Segment Open

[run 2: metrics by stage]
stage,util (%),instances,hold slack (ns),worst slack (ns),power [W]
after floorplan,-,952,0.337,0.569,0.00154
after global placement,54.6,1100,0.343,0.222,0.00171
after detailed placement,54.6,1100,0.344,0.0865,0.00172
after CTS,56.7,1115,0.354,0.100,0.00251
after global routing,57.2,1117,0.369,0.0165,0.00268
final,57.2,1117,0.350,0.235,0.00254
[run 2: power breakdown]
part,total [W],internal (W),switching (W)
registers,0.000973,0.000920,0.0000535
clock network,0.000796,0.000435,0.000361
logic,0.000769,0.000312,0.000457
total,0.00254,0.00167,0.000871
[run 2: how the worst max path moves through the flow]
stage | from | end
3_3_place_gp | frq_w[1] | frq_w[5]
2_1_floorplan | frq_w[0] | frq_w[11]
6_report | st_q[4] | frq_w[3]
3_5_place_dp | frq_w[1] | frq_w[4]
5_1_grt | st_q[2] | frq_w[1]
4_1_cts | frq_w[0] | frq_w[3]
File: src/rtl/throw_trajectory.sv
// rtl/throw_trajectory.sv - projectile flight integrator with HIT/MISS classification
// Launches leftward from (X0,Y0) on throw_start, steps once per frame_tick, holds the result.
module throw_trajectory #(
  parameter int X0          = 860,
  parameter int Y0          = 400,
  parameter int GROUND_Y    = 440,
  parameter int VY_BIAS     = 4,
  parameter int GRAVITY     = 1,
  parameter int TGT_X_MIN   = 200,
  parameter int TGT_X_MAX   = 263,
  parameter int TGT_Y_MIN   = 380,
  parameter int TGT_Y_MAX   = 440,
  parameter int HOLD_FRAMES = 30
) (
  input  logic               clk,
  input  logic               rst,
  input  logic               frame_tick,
  input  logic               throw_start,
  input  logic [9:0]         throw_force,
  output logic [10:0]        pos_x,
  output logic signed [11:0] pos_y,
  output logic               in_flight,
  output logic               busy,
  output logic               hit,
  output logic               miss
);
  typedef enum logic [1:0] {S_IDLE, S_FLIGHT, S_HIT, S_MISS} state_t;

  localparam int CW = (HOLD_FRAMES > 1) ? $clog2(HOLD_FRAMES) : 1;

  localparam logic [10:0]        X0_V    = 11'(X0);
  localparam logic signed [11:0] Y0_V    = 12'(Y0);
  localparam logic signed [11:0] GND12   = 12'(GROUND_Y);
  localparam logic signed [12:0] GND13   = 13'(GROUND_Y);
  localparam logic signed [11:0] BIAS_V  = 12'(VY_BIAS);
  localparam logic signed [11:0] GRAV_V  = 12'(GRAVITY);
  localparam logic signed [12:0] TXMIN_V = 13'(TGT_X_MIN);
  localparam logic signed [12:0] TXMAX_V = 13'(TGT_X_MAX);
  localparam logic signed [12:0] TYMIN_V = 13'(TGT_Y_MIN);
  localparam logic signed [12:0] TYMAX_V = 13'(TGT_Y_MAX);
  localparam logic [CW-1:0]      HOLD_LAST = CW'(HOLD_FRAMES - 1);

  state_t                state_q, state_d;
  logic [10:0]           px_q, px_d;
  logic signed [11:0]    py_q, py_d;
  logic [6:0]            vx_q, vx_d;
  logic signed [11:0]    vy_q, vy_d;
  logic [CW-1:0]         cnt_q, cnt_d;
  logic                  in_flight_q, in_flight_d;
  logic                  busy_q, busy_d;
  logic                  hit_q, hit_d;
  logic                  miss_q, miss_d;

  logic signed [12:0]    nx, ny, ny_clip;
  logic                  left_out, in_box;

  // One extra bit keeps the candidate position comparisons free of wraparound.
  always_comb begin
    nx       = $signed({2'b00, px_q}) - $signed({6'b000000, vx_q});
    ny       = $signed({py_q[11], py_q}) + $signed({vy_q[11], vy_q});
    ny_clip  = (ny >= GND13) ? GND13 : ny;
    left_out = (px_q < {4'b0000, vx_q});
    in_box   = (nx >= TXMIN_V) && (nx <= TXMAX_V) &&
               (ny_clip >= TYMIN_V) && (ny_clip <= TYMAX_V);
  end

  always_comb begin
    state_d = state_q;
    px_d    = px_q;
    py_d    = py_q;
    vx_d    = vx_q;
    vy_d    = vy_q;
    cnt_d   = cnt_q;
    hit_d   = 1'b0;
    miss_d  = 1'b0;
    case (state_q)
      S_IDLE: begin
        if (throw_start) begin
          vx_d    = 7'(throw_force >> 3);
          vy_d    = -($signed(12'(throw_force >> 3)) + BIAS_V);
          px_d    = X0_V;
          py_d    = Y0_V;
          state_d = S_FLIGHT;
        end
      end
      S_FLIGHT: begin
        if (frame_tick) begin
          if (left_out) begin
            px_d    = '0;
            py_d    = ny[11:0];
            state_d = S_MISS;
            miss_d  = 1'b1;
            cnt_d   = '0;
          end else if (in_box) begin
            px_d    = nx[10:0];
            py_d    = ny_clip[11:0];
            state_d = S_HIT;
            hit_d   = 1'b1;
            cnt_d   = '0;
          end else if (ny >= GND13) begin
            px_d    = nx[10:0];
            py_d    = GND12;
            state_d = S_MISS;
            miss_d  = 1'b1;
            cnt_d   = '0;
          end else begin
            px_d = nx[10:0];
            py_d = ny[11:0];
            vy_d = vy_q + GRAV_V;
          end
        end
      end
      S_HIT, S_MISS: begin
        if (frame_tick) begin
          if (cnt_q == HOLD_LAST) begin
            state_d = S_IDLE;
            px_d    = X0_V;
            py_d    = Y0_V;
            vx_d    = '0;
            vy_d    = '0;
            cnt_d   = '0;
          end else begin
            cnt_d = cnt_q + CW'(1);
          end
        end
      end
      default: state_d = S_IDLE;
    endcase
    in_flight_d = (state_d == S_FLIGHT);
    busy_d      = (state_d != S_IDLE);
  end

  always_ff @(posedge clk or posedge rst) begin
    if (rst) begin
      state_q     <= S_IDLE;
      px_q        <= X0_V;
      py_q        <= Y0_V;
      vx_q        <= '0;
      vy_q        <= '0;
      cnt_q       <= '0;
      in_flight_q <= 1'b0;
      busy_q      <= 1'b0;
      hit_q       <= 1'b0;
      miss_q      <= 1'b0;
    end else begin
      state_q     <= state_d;
      px_q        <= px_d;
      py_q        <= py_d;
      vx_q        <= vx_d;
      vy_q        <= vy_d;
      cnt_q       <= cnt_d;
      in_flight_q <= in_flight_d;
      busy_q      <= busy_d;
      hit_q       <= hit_d;
      miss_q      <= miss_d;
    end
  end

  assign pos_x     = px_q;
  assign pos_y     = py_q;
  assign in_flight = in_flight_q;
  assign busy      = busy_q;
  assign hit       = hit_q;
  assign miss      = miss_q;
endmodule

File: config.mk
export PLATFORM = sky130hd
export DESIGN_NAME = throw_trajectory
export DESIGN_NICKNAME = d
export VERILOG_FILES = /design/src/rtl/throw_trajectory.sv
export SDC_FILE = /design/constraint.sdc
export NUM_CORES = 1
export LEC_CHECK = 0
export ABC_CLOCK_PERIOD_IN_PS = 5400
export CORE_UTILIZATION = 64
export CTS_BUF_LIST = sky130_fd_sc_hd__clkbuf_4 sky130_fd_sc_hd__clkbuf_8
export DETAILED_ROUTE_END_ITERATION = 10
export PLACE_DENSITY = 0.88
export SLEW_MARGIN = 20
export SYNTH_ARGS = -nofsm -noshare
export SYNTH_HDL_FRONTEND = slang
export SYNTH_SLANG_ARGS = --single-unit
export TNS_END_PERCENT = 10
File: constraint.sdc
create_clock -name clk -period 5.4 [get_ports clk]
set_input_delay 1.08 -clock clk [delete_from_list [all_inputs] [get_ports clk]]
set_output_delay 1.08 -clock clk [all_outputs]
set_load 0.005 [all_outputs]
Yosys cells after proc, flatten, opt, wreduce, memory -nomap -nowiden:

Cells that the tools add are included.

* register bits: 53
* input bits: 14
* logic and storage cells: 98

* add/sub/neg operators: 6
* $lt $le $gt $ge: 6
* equality and inequality tests: 13
* multiplexer cells: 51
* reductions and logical operators: 12

Operators with widths (count)
* two-way mux 12 bit: 14
* case mux 12 bit (3 select lines): 2
* two-way mux 11 bit: 5
* case mux 11 bit (3 select lines): 1
* two-way mux 5 bit: 6
* greater-or-equal comparator 13 x 10 -> 1 bit (second input constant): 2
* two-way mux 7 bit: 3
* two-way mux 2 bit: 7
* inequality test 2 bit (second input constant): 7
* case mux 7 bit (2 select lines): 1
* adder 12 x 12 -> 13 bit: 1
* less-or-equal comparator 13 x 10 -> 1 bit (second input constant): 1
* two-way mux 13 bit: 1
* adder 12 x 2 -> 12 bit (second input constant): 1
* greater-or-equal comparator 12 x 9 -> 1 bit (second input constant): 1
* less-or-equal comparator 12 x 10 -> 1 bit (second input constant): 1
* negation 8 -> 12 bit: 1
* AND reduction 4 bit: 3
* subtractor 11 x 7 -> 12 bit: 1
* less-than comparator 11 x 7 -> 1 bit: 1
* case mux 5 bit (2 select lines): 1
* two-way mux 1 bit: 9
* adder 7 x 3 -> 8 bit (second input constant): 1
* AND reduction 7 bit: 1
* 10 further kinds: 16

Logic depth before layout (Yosys ltp):

* depth in word-level cells: 11
* gate-level depth with buffers: 14
* gate-level depth less buffers: 13

Worst setup path before layout:

Ideal clock, no wire load.

* path type: reg-to-reg
* from: reg px_q[0], in the netlist pos_x[0]
* to: reg vy_q[7]
* arrival: 3.139 ns
* required time: 5.278 ns
* slack: 2.140 ns
* stages on the path, launching flop included: 15
* path buffers: 1
* clock period less this slack: 3.260 ns
* path through: dfrtp_1 -> inv_1 -> ha_1 -> inv_1 -> fa_1 -> a211oi_1 -> nor2_1 -> o311ai_2 -> or3b_1 -> mux2i_1 -> a32o_2 -> a211oi_4 -> o21a_1 -> buf_6 -> a32o_1

* longest elaborated chain between the ends: 7
* elaborated cells on any way between the ends: 10
* classes of those cells: add/sub (1); order compare (3); eq/ne (2); reduce/logical (4)

RTL lines
* start: declaration: line 44 `logic [10:0] px_q, px_d;`
* start signal: assignment: line 147 `px_q <= px_d;`
* subtractor 11 x 7 -> 12 bit: line 59 `nx = $signed({2'b00, px_q}) - $signed({6'b000000, vx_q});`
* greater-or-equal comparator 12 x 9 -> 1 bit or less-or-equal comparator 12 x 10 -> 1 bit (tied branches): line 63 `in_box = (nx >= TXMIN_V) && (nx <= TXMAX_V) &&`
* logical AND 1 bit (2 in series): line 63
* logical AND 1 bit: line 64 `(ny_clip >= TYMIN_V) && (ny_clip <= TYMAX_V);`
* inequality test 2 bit (no source line)
* AND reduction 7 bit (no source line) (*)
* end signal: assignment: line 150 `vy_q <= vy_d;`
* end: declaration: line 47 `logic signed [11:0] vy_q, vy_d;`

Mark *: on every way between the ends. The rest lies on a longest branch, timed or not.
A chain may end at the register's enable or synchronous reset.

Worst setup path in the final report:

* from: reg px_q[0], in the netlist pos_x[0]
* to: reg vy_q[2]

The elaborated chain is that of the path after synthesis.

==> results.py <==
metrics = {
    "drt": {
        "drt_wl_total_um": 9879,
        "drc_errors": 0,
        "wl_per_cell_um": 17.45,
        "ant_nets": 0,
        "firstDrtPassIters": 5,
        "num_vias": 3677,
        "routed_via_density": 6.496,
        "drtIter0Drc": 258,
    },
    "grt": {
        "grt_pass1_vias": 3400,
        "grt_max_degree": 37,
        "grt-ovfl-total": 0,
        "antenna_found_initial": 0,
        "grt_use_total": 0.3178,
        "grt_pass1_wl_um": 15980,
    },
    "floorplanning": {
        "boundaryPins": 41,
        "core_area_mm2": 0.005956,
        "die_h_um": 81.01,
        "dieWidth_um": 81.01,
        "start_util": 0.6708,
        "dieArea_mm2": 0.006563,
        "num_rows": 28,
    },
    "clock_network": {
        "cts_resized": 0,
        "cts_max_level": 2,
        "cts_tree": "yes",
        "cts_hold_buf": 0,
        "cts.root.buffer_cell": "clkbuf_8",
        "cts.sinks": 53,
        "clockBufferDepth": 2,
        "cts_buffers": 5,
        "post-cts-setup-buffers": 0,
        "path_clk_slew_ps": 100,
        "worst_skew_pair.late_latency_ps": 320,
    },
    "power": {
        "power_leakage_nw": 1.914,
        "total_power_mw": 2.944,
        "p_per_area_mw_per_mm2": 654.6,
        "max-vdd-ir-drop_v": 0.0004126,
    },
    "setup_path": {
        "regToRegEndpoint": "vy_q[2]$_DFFE_PP0P_",
        "cp-start-kind": "register",
        "crit_chain": "inv_1, ha_1, inv_1, fa_1, a211oi_1, nor2_1, o311ai_2, nand3b_1, mux2i_1, a32o_2, a211oi_4, o21a_1, a32o_1",
        "r2r_slack_ps": 1380,
        "cpLargestDelayFamily": "compound AO/OA/AOI/OAI gates",
        "ff2ff_path_depth": 13,
        "end_kind": "register",
        "path_buf_inv": 2,
        "critPathRequiredTime_ps": 5650,
        "cp_slowest_cell": "a211oi_4",
        "regToRegStartpoint": "pos_x[0]$_DFFE_PP0P_",
        "crit_top_cell": "inv_1",
        "path_max_fanout": 15,
        "critical_path_depth": 13,
        "arrival_ps": 4270,
        "cp-startpoint": "pos_x[0]$_DFFE_PP0P_",
        "crit_type": "reg -> reg",
        "crit_path_max_incr_delay_ps": 600,
        "endpoint": "vy_q[2]$_DFFE_PP0P_",
    },
    "logic_synthesis": {
        "yosysTopAreaCellShare": 0.2756,
        "syn_area_per_cell_um2": 8.592,
        "synthesis.nets": 504,
        "synth_edf_count": 0,
        "synthTopCellsByArea": "dfrtp_1 28%, ha_1 7.2%, dfstp_2 5.9%",
        "synth_flop_cell": "dfrtp_1",
        "yosysSeqAreaShare": 0.3348,
        "yosysWarnings": 0,
        "ys_types": 67,
        "async_reset_ff_frac": 1.000,
        "netlist_area_mm2": 0.003995,
        "synth_largest_area_cell": "dfrtp_1",
        "synth_seq_cells": 53,
        "synthCells": 465,
    },
    "sta": {
        "finalHoldViolCount": 0,
        "relSlewSlack": 0.2484,
        "slew_viol_final": 0,
        "setup-violations-final": 0,
        "finalCritPeriodShare": 0.7453,
        "period_minus_slack_ps": 4025,
        "worst_pin_slew_ps": 1123,
        "rsz0062_at_grt": "no",
        "skew_ps": 11.45,
        "holdWs_ps": 517.9,
        "fin_setup_tns_ps": 0,
        "timing.fmax_mhz": 248.5,
    },
    "placement": {
        "dp_cells": 558,
        "io_buffers": 37,
        "place_area_mm2": 0.004382,
        "dp_hpwl_um": 7114,
        "place.gp.congestion": 0.8823,
    },
    "min_path": {
        "hp-start": "vx_q[2]$_DFFE_PP0P_",
        "hp-class": "reg -> reg",
    },
    "layout": {
        "mostFrequentLayoutCell": "dfrtp_1",
        "final_cell_area_mm2": 0.004497,
        "insertedDiodeCount": 0,
        "area_growth_pct": 12.56,
        "nNetsFinal": 529,
        "final_cell_mix": "44 x dfrtp_1, 43 x nor2_1, 41 x nand2_1",
        "drive_gt1_frac": 0.07128,
        "final_cells": 566,
    },
    "job": {
        "cap_violations": 0,
    },
    "outcome": {
        "status": "finished clean",
    },
}
[state kept, by name, indices dropped and copies added, names as in the netlist]
signal,count
state_q,2
hit,1
vy_q,12
vx_q,7
pos_x,11
busy,1
miss,1
pos_y,12
in_flight,1
cnt_q,5
[logic make-up after synthesis]
group,after synthesis,share of synthesized area
XOR/XNOR,19,0.04165
AND/OR/NAND/NOR,156,0.1920
flip-flops,53,0.3348
buffers and inverters,57,0.05887
adder cells (fa/ha/maj),25,0.08206
multiplexers,8,0.02036
AO/OA/AOI/OAI,147,0.2703
[synth_stat cells, types with 8 or more instances]
master	count
dfrtp_1	44
nor2_1	43
nand2_1	41
inv_1	34
o21ai_0	29
ha_1	23
a21oi_1	18
clkbuf_1	15
nand3_1	15
o211ai_1	13
a22o_1	11
nand2b_1	11
xnor2_1	11
dfstp_2	9
nor3_1	8
o31ai_1	8
xor2_1	8
[worst min path at each step]
| stage | end | depth (start not counted) |
|---|---|---|
| after global routing | vx_q[0]$_DFFE_PP0P_ | 1 |
| after floorplan | vx_q[1]$_DFFE_PP0P_ | 1 |
| final | vx_q[2]$_DFFE_PP0P_ | 1 |
| after CTS | vx_q[2]$_DFFE_PP0P_ | 1 |
| after global placement | vx_q[1]$_DFFE_PP0P_ | 1 |
| after detailed placement | vx_q[2]$_DFFE_PP0P_ | 1 |
[stage by stage]
step                  util  setup slack, ps
floorplan                -             2140
global placement    0.7357             1577
detailed placement  0.7357             1497
CTS                 0.7550             1437
global route        0.7550             1113
finish              0.7550             1375
[power by group]
group	internal [mW]	leakage, nW	switching [mW]
registers	0.567	0.657	0.173
clock network	0.139	0.0543	0.141
logic	0.809	1.20	1.12
[cell type report]
type	instances	area, um2
multi-input cells	355	2422
fillers	461	1459
flip-flops and latches	53	1338
repair buffers	41	400.4
inverters	34	127.6
well taps	75	93.84
clock buffers	5	68.82
clock inverters	3	46.29
[per-layer routing]
metal / GRT usage / vias up / wire length (um)
li1: - / 1756 / -
met1: 0.4240 / 1759 / 4433
met2: 0.5252 / 140 / 4754
met3: 0.05169 / 22 / 527
met4: 0.1036 / 0 / 163
met5: 0 / - / 0
(Power assumes the default switching activity.)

Segment Closed

Go through the records from the first line and copy each one exactly, ending after the line that contains "after CTS,56.7,1115,0.354,0.100,0.00251". Give nothing else.

**Result of this exercise**
[run 2: metrics by stage]
stage,util (%),instances,hold slack (ns),worst slack (ns),power [W]
after floorplan,-,952,0.337,0.569,0.00154
after global placement,54.6,1100,0.343,0.222,0.00171
after detailed placement,54.6,1100,0.344,0.0865,0.00172
after CTS,56.7,1115,0.354,0.100,0.00251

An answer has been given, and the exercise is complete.